Skype representaba algo casi anacrónico: una herramienta que no tenía feed, ni likes, ni algoritmos, ni métricas
Para muchos usuarios, la desaparición de Skype no es solo el fin de una aplicación, sino la pérdida de una cierta forma de estar en el mundo. En palabras de David Pierce en The Verge, “Skype ofrecía la visión más ambiciosa de lo que podía ser Internet: hablar con cualquiera, en cualquier lugar, con cualquier tecnología”. Y eso hoy suena ingenuo, pero también urgente. Porque en la era de las plataformas cerradas, donde cada conversación ocurre dentro de una burbuja controlada, esa promesa parece cada vez más lejana.
Lo más curioso es que Skype no murió por falta de usuarios. En 2023 aún tenía más de 36 millones de personas usándolo activamente. Pero ya no estaba de moda, ya no entraba en los rankings de aplicaciones más descargadas. Simplemente, ya no encajaba en el modelo de negocio de Microsoft. Es más rentable centrar todos los esfuerzos en Teams, que se integra con el resto del ecosistema Office, que puede venderse a empresas, que permite rastrear productividad. El relato romántico de la conexión fue sustituido por el pragmatismo de las métricas.

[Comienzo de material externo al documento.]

From an optimization exercise on the open Yosys and OpenROAD flow, aimed at small area, a short achievable clock period and few clock cycles; shortcuts taken in it are not production practice. Only simulation tests tie the RTL to the original design; equivalence was not proved. Power figures rest on the tool's default switching activity, not on a simulated workload.

==> flow/design.v (excerpt) <==
module frame_rx (
    input  wire        clk,
    input  wire        rst,
    input  wire        cmd_valid,
    output wire        cmd_ready,
    input  wire [15:0] cmd_word,
    input  wire [7:0]  rx_avail,
    input  wire        rx_err,
    input  wire        rx_valid,
    input  wire [7:0]  rx_data,
    output wire        rx_ready,
    output reg         rsp_valid,
    output reg  [1:0]  rsp_status,
    output reg  [31:0] rsp_data,
    output reg         ev_valid,
    output reg         ev_hdr,
    output reg  [7:0]  ev_port,
    output reg  [7:0]  ev_data
);
Size: about 4600 cells after synthesis, ~1200 flip-flops, ~92 I/O pins, ~0.053 mm^2 of cells after synthesis.
clock: 10.0 ns
lec_check: 0
cap_margin: 20
core_margin: 2
core_utilization: 40
place_density: 0.6
setup_slack_margin: 5
slew_margin: 20
run.sh (not shown) runs the stock make flow with config.mk's settings and CLKGATE_MAP_FILE= SYNTH_SCRIPT=/design/flow/synth_recipe.tcl, a recipe that flattens the netlist after the stock synthesis.
Testbench counts at the start, summed over its fixed seeds: cycles 46,664.
Then changed:
Settings changed: CORE_UTILIZATION 40 to 55, PLACE_DENSITY 0.6 to 0.7, TNS_END_PERCENT set to 100.
Result: Combinational power barely changes; wire length falls slightly; cell area is lower slightly; die area is lower by a quarter to a third; setup slack gains 0.090 ns; synthesized area is unchanged; via count went up slightly; total power is lower by a few percent.
Then changed:
==> flow/flow/run.sh (new file) <==
#!/bin/bash
set -euo pipefail
bash standard.sh SETUP_SLACK_MARGIN=7 finish > std_flow.log 2>&1
==> flow/standard.sh (new file) <==
#!/bin/bash
# synth_recipe.tcl (not shown) runs the flow's synth.tcl, then flattens the netlist and writes it again
# the make line also repeats each setting of config.mk as NAME=value (left out here)
make -C /OpenROAD-flow-scripts/flow DESIGN_CONFIG=/design/flow/config.mk WORK_HOME=/design/flow/orfs CLKGATE_MAP_FILE= SYNTH_SCRIPT=/design/flow/synth_recipe.tcl "${@:-finish}"
Settings changed: CORE_UTILIZATION 55 to 40, PLACE_DENSITY 0.7 to 0.6, TNS_END_PERCENT 100 to not set.
removed: flow/run.sh
After rerunning:
- core utilization falls by 13 points
- first-iteration DRC count falls by 15%
- flip-flop and latch count stays the same
- clock skew rises by 0.011 ns
- global-route usage falls by 4.7 points
- total power rises by about 10%
- synthesized cell count is unchanged
- cell count rises by about 12%
- clock power rises by about 8%
- cell area rises by 9.9%
- sequential power is about the same

---

## P
Another version of the RTL of frame_rx (not shown whole).
For scale: ~4,600 cells after synthesis.
export LEC_CHECK = 0
export CAP_MARGIN = 20
export CORE_MARGIN = 2
export CORE_UTILIZATION = 55
export CTS_CLUSTER_DIAMETER = 120
export CTS_CLUSTER_SIZE = 24
export PLACE_DENSITY = 0.7
export SETUP_SLACK_MARGIN = 5
export SLEW_MARGIN = 20
export TNS_END_PERCENT = 100
create_clock -name core_clock -period 10.0 [get_ports {clk}]
standard.sh (not shown) runs the stock make flow with config.mk's settings and CLKGATE_MAP_FILE= SYNTH_SCRIPT=/design/flow/synth_recipe.tcl, a recipe that flattens the netlist after the stock synthesis.
==> flow/flow/run.sh <==
#!/bin/bash
set -euo pipefail
bash standard.sh SETUP_SLACK_MARGIN=6.85 finish > std_flow.log 2>&1
Testbench counts of P, summed over its fixed seeds: cycles 46,664.
The inputs of Q differ from those of P as listed below.
==> flow/flow/run.sh <==
#!/bin/bash
set -euo pipefail
bash standard.sh SETUP_SLACK_MARGIN=6.7 finish > std_flow.log 2>&1
[summary]
Maximum clock rate shrinks by a few percent when moving from P to Q.
The run with more setup slack is P; Q has less.
On via count, Q does better than P.
On CTS buffer count: between P and Q, it ends up lower for Q.

---

build 55:
Another version of the RTL of frame_rx (not shown whole).
Size in the first run: roughly 4400 cells after synthesis, roughly 1300 flip-flops, ~92 I/O pins, ~54000 sq um of cells after synthesis.
Settings: LEC_CHECK=0, CAP_MARGIN=20, CORE_MARGIN=2, CORE_UTILIZATION=55, CTS_CLUSTER_DIAMETER=120, CTS_CLUSTER_SIZE=24, PLACE_DENSITY=0.7, SETUP_SLACK_MARGIN=5, SLEW_MARGIN=20, TNS_END_PERCENT=100; clock period 10.0 ns.
==> flow/flow/run.sh <==
#!/bin/bash
set -euo pipefail
bash standard.sh SETUP_SLACK_MARGIN=6.85 finish > std_flow.log 2>&1
Build 55 completed end to end with timing, DRC and antenna clean.
Testbench counts of build 55, summed over its fixed seeds: cycles 46,664.
The inputs of build 45 differ from those of build 55 as listed below.
==> flow/flow/run.sh <==
#!/bin/bash
set -euo pipefail
bash standard.sh SETUP_SLACK_MARGIN=6.7 finish > std_flow.log 2>&1
Notes after the runs:
[compare] base=build 55 new=build 45: synthesis-to-layout area growth decreased by 2.0 points relative to the old numbers, worst hold slack closely matched the old numbers. The setup slack of build 45 is smaller than that of build 55. Fmax | build 45 vs build 55 | build 45 slower. Compared with build 55, summed area of non-filler cells in the final layout in build 45 decreased slightly. The flow did not stop early for build 45: all stages ran, and the layout cleared the timing, DRC and antenna checks. Build 55 finished all stages; the layout is clean. Diff build 45 and build 55: number of buffers inserted to repair setup after CTS lower in build 45. Between build 45 and build 55, the cts-stage hold buffer count figures differ only marginally. Row final standard cell utilization of the core: build 45 lower / build 55 higher. Compared with build 55, build 45 shows multi-input gate share of the layout cell area higher by 0.18 points. In build 45 relative to build 55, wire length of the first global-routing pass had gone down by a few percent.
From an optimization exercise on the open Yosys and OpenROAD flow, aimed at small area, a short achievable clock period and few clock cycles; shortcuts taken in it are not production practice.
Only simulation tests tie the RTL to the original design; equivalence was not proved.
Power is estimated from default activity; no workload was simulated.

--- run.sh ---
#!/bin/bash
# synth_recipe.tcl (not shown) runs the flow's synth.tcl, then flattens the netlist and writes it again
# the make line also repeats each setting of config.mk as NAME=value (left out here)
make -C /OpenROAD-flow-scripts/flow DESIGN_CONFIG=/design/flow/config.mk WORK_HOME=/design/flow/orfs CLKGATE_MAP_FILE= SYNTH_SCRIPT=/design/flow/synth_recipe.tcl finish
--- config.mk ---
export PLATFORM = sky130hd
export DESIGN_NAME = frame_sync_fsm
export DESIGN_NICKNAME = frame_sync_fsm
export VERILOG_FILES = /design/flow/design.v
export SDC_FILE = /design/flow/constraint.sdc
export NUM_CORES = 8
export LEC_CHECK = 0
export CAP_MARGIN = 20
export CORE_MARGIN = 2
export CORE_UTILIZATION = 25
export SLEW_MARGIN = 20
--- constraint.sdc ---
create_clock -name core_clock -period 30.0 [get_ports {clk}]
set_input_delay 6.0000 -clock core_clock [delete_from_list [all_inputs] [get_ports {clk}]]
set_output_delay 6.0000 -clock core_clock [all_outputs]
set_load 0.01 [all_outputs]
--- design.v ---
module fs_crc (
    input  wire [31:0] c,
    input  wire [31:0] x,
    input  wire [31:0] y,
    output wire [31:0] c_next
);
    wire [31:0] t = c ^ {x[7:0], x[15:8], x[23:16], x[31:24]};
    wire [31:0] u = {y[7:0], y[15:8], y[23:16], y[31:24]};
    assign c_next[0] = ^(t & 32'h04d101df) ^ ^(u & 32'h74482112) ^ 1'b0;
    assign c_next[1] = ^(t & 32'h09a203be) ^ ^(u & 32'he8904225) ^ 1'b0;
    assign c_next[2] = ^(t & 32'h1344077d) ^ ^(u & 32'hd120844a) ^ 1'b1;
    assign c_next[3] = ^(t & 32'h26880efa) ^ ^(u & 32'ha2410895) ^ 1'b0;
    assign c_next[4] = ^(t & 32'h4d101df4) ^ ^(u & 32'h4482112a) ^ 1'b0;
    assign c_next[5] = ^(t & 32'h9a203be9) ^ ^(u & 32'h89042255) ^ 1'b0;
    assign c_next[6] = ^(t & 32'h3091760d) ^ ^(u & 32'h664065b8) ^ 1'b1;
    assign c_next[7] = ^(t & 32'h6122ec1a) ^ ^(u & 32'hcc80cb71) ^ 1'b0;
    assign c_next[8] = ^(t & 32'hc245d835) ^ ^(u & 32'h990196e3) ^ 1'b0;
    assign c_next[9] = ^(t & 32'h805ab1b5) ^ ^(u & 32'h464b0cd4) ^ 1'b1;
    assign c_next[10] = ^(t & 32'h046462b5) ^ ^(u & 32'hf8de38bb) ^ 1'b0;
    assign c_next[11] = ^(t & 32'h08c8c56a) ^ ^(u & 32'hf1bc7176) ^ 1'b0;
    assign c_next[12] = ^(t & 32'h11918ad4) ^ ^(u & 32'he378e2ec) ^ 1'b0;
    assign c_next[13] = ^(t & 32'h232315a9) ^ ^(u & 32'hc6f1c5d8) ^ 1'b1;
    assign c_next[14] = ^(t & 32'h46462b53) ^ ^(u & 32'h8de38bb0) ^ 1'b0;
    assign c_next[15] = ^(t & 32'h8c8c56a6) ^ ^(u & 32'h1bc71760) ^ 1'b0;
    assign c_next[16] = ^(t & 32'h1dc9ac92) ^ ^(u & 32'h43c60fd2) ^ 1'b0;
    assign c_next[17] = ^(t & 32'h3b935924) ^ ^(u & 32'h878c1fa5) ^ 1'b1;
    assign c_next[18] = ^(t & 32'h7726b249) ^ ^(u & 32'h0f183f4a) ^ 1'b0;
    assign c_next[19] = ^(t & 32'hee4d6493) ^ ^(u & 32'h1e307e95) ^ 1'b1;
    assign c_next[20] = ^(t & 32'hd84bc8f9) ^ ^(u & 32'h4828dc39) ^ 1'b1;
    assign c_next[21] = ^(t & 32'hb446902d) ^ ^(u & 32'he4199960) ^ 1'b1;
    assign c_next[22] = ^(t & 32'h6c5c2184) ^ ^(u & 32'hbc7b13d3) ^ 1'b1;
    assign c_next[23] = ^(t & 32'hd8b84309) ^ ^(u & 32'h78f627a7) ^ 1'b0;
    assign c_next[24] = ^(t & 32'hb5a187cc) ^ ^(u & 32'h85a46e5d) ^ 1'b1;
    assign c_next[25] = ^(t & 32'h6f920e46) ^ ^(u & 32'h7f00fda8) ^ 1'b0;
    assign c_next[26] = ^(t & 32'hdf241c8c) ^ ^(u & 32'hfe01fb50) ^ 1'b0;
    assign c_next[27] = ^(t & 32'hba9938c7) ^ ^(u & 32'h884bd7b2) ^ 1'b1;
    assign c_next[28] = ^(t & 32'h71e37051) ^ ^(u & 32'h64df8e77) ^ 1'b1;
    assign c_next[29] = ^(t & 32'he3c6e0a3) ^ ^(u & 32'hc9bf1cef) ^ 1'b0;
    assign c_next[30] = ^(t & 32'hc35cc098) ^ ^(u & 32'he73618cd) ^ 1'b0;
    assign c_next[31] = ^(t & 32'h826880ef) ^ ^(u & 32'hba241089) ^ 1'b1;
endmodule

El periodista Will Oremus escribió en The Washington Post que cuando muere una red social, no solo se apaga un servicio: se pierden memorias, códigos culturales, formas de relación que quizás ya no volverán. Skype fue, para muchos, el primer lugar donde sintieron que podían hablar sin ser interrumpidos, donde la distancia no era un obstáculo, sino una excusa para mirar a los ojos de alguien por primera vez.
Tal vez la pregunta más importante no sea por qué murió Skype, sino por qué sentimos que no tenemos tiempo para llorarlo. En un mundo que se mueve tan rápido, ¿hay espacio para el duelo digital? ¿O simplemente seguimos adelante, cambiando de app, como quien cambia de pestaña?
Hoy, Skype ya no existe. Y sin embargo, seguimos diciendo su nombre de vez en cuando, como quien invoca a un viejo amigo. En esos momentos, tal vez entendamos que no solo era una herramienta. Era una forma de estar. Una forma de escuchar. Una forma de decir: estoy aquí, aunque estés lejos.